Monday, May 10, 2010

Getting started with Coverage on RTEMS

Code coverage is a form of white box testing, where a piece of code is said to be 100% covered if the whole of the code is executed at least once. Of the several criteria [0], RTEMS uses the object coverage => every instruction (in the assembly code) must be executed.

As [1] indicates, coverage does not prove correctness, but, in my opinion, being vigilant while writing the coverage test cases could help uncovering a lot of bugs.

Profiles:

There are several profiles used in RTEMS. These profiles indicate what is being tested. Is it some part of RTEMS or the whole of it? Do we include POSIX library or not? And so on...

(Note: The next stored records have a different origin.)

Context: an optimization exercise on an open-source flow, tuned for small area, a short achievable clock period and few clock cycles. The choices shown serve that exercise and are no tape-out recipe.
Only simulation tests tie the RTL to the original design; equivalence was not proved.
No activity file was given, so power comes from the tool's default toggle rates.

### flow/config.mk
export PLATFORM = sky130hd
export DESIGN_NAME = hyb_encoder
export DESIGN_NICKNAME = hyb_encoder
export VERILOG_FILES = /design/flow/design.v
export SDC_FILE = /design/flow/constraint.sdc
export NUM_CORES = 4
export LEC_CHECK = 0
export CAP_MARGIN = 20
export CORE_MARGIN = 2
export CORE_UTILIZATION = 40
export SLEW_MARGIN = 20
### flow/constraint.sdc
create_clock -name core_clock -period 10.0 [get_ports {clk}]
set_input_delay 2.0000 -clock core_clock [delete_from_list [all_inputs] [get_ports {clk}]]
set_output_delay 2.0000 -clock core_clock [all_outputs]
set_load 0.01 [all_outputs]
This design comes from an exercise in tuning for small area, a short achievable clock period and few clock cycles per item on the open sky130 flow, not from production work.
Function was checked by simulation only, so behaviour that the tests miss may differ from the original.

### config.mk
export PLATFORM = sky130hd
export DESIGN_NAME = vrc_dec
export DESIGN_NICKNAME = vrc_dec
export VERILOG_FILES = /design/flow/design.v
export SDC_FILE = /design/flow/constraint.sdc
export NUM_CORES = 4
export LEC_CHECK = 0
export CAP_MARGIN = 35
export CELL_PAD_IN_SITES_DETAIL_PLACEMENT = 1
export CELL_PAD_IN_SITES_GLOBAL_PLACEMENT = 2
export CORE_MARGIN = 2
export CORE_UTILIZATION = 40
export PLACE_DENSITY = 0.55
export SLEW_MARGIN = 35
export SYNTH_MEMORY_MAX_BITS = 65536
### constraint.sdc
create_clock -name core_clock -period 22.0 [get_ports {clk}]
set_input_delay 4.4000 -clock core_clock [delete_from_list [all_inputs] [get_ports {clk}]]
set_output_delay 4.4000 -clock core_clock [all_outputs]
set_load 0.01 [all_outputs]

Profiles are formed based the following:
Part of the code considered for coverage: Core / Developmental (includes core)
Optimization level: Optimized (Os), Not optimized (O2)
Posix Enabled / Posix Disabled

Getting the tools in place:

You first need to get a emulator which provides coverage information.

Qemu-Couverture:

I am using Couverture [2] for coverage purpose of pc386 platform.
Couverture can be obtained using

git clone http://forge.open-do.org/anonscm/git/couverture-qemu/couverture-qemu.git


The usual configure, make, make install would complete the installation. Make sure (by changing the $PATH) that 'type qemu' leads to the newly obtained qemu.

Right now, I am using the qemu from [5].

Skyeye:

Skyeye is another one of such coverage enabled emulator. I will be updating this section in a while, after I get a hands on experience on it.

How to "do coverage" on RTEMS?

Get the rtems-testing module from the cvs repository. Down the tree, rtems-coverage/, we see the do_coverage, which is the script used to perform a coverage run.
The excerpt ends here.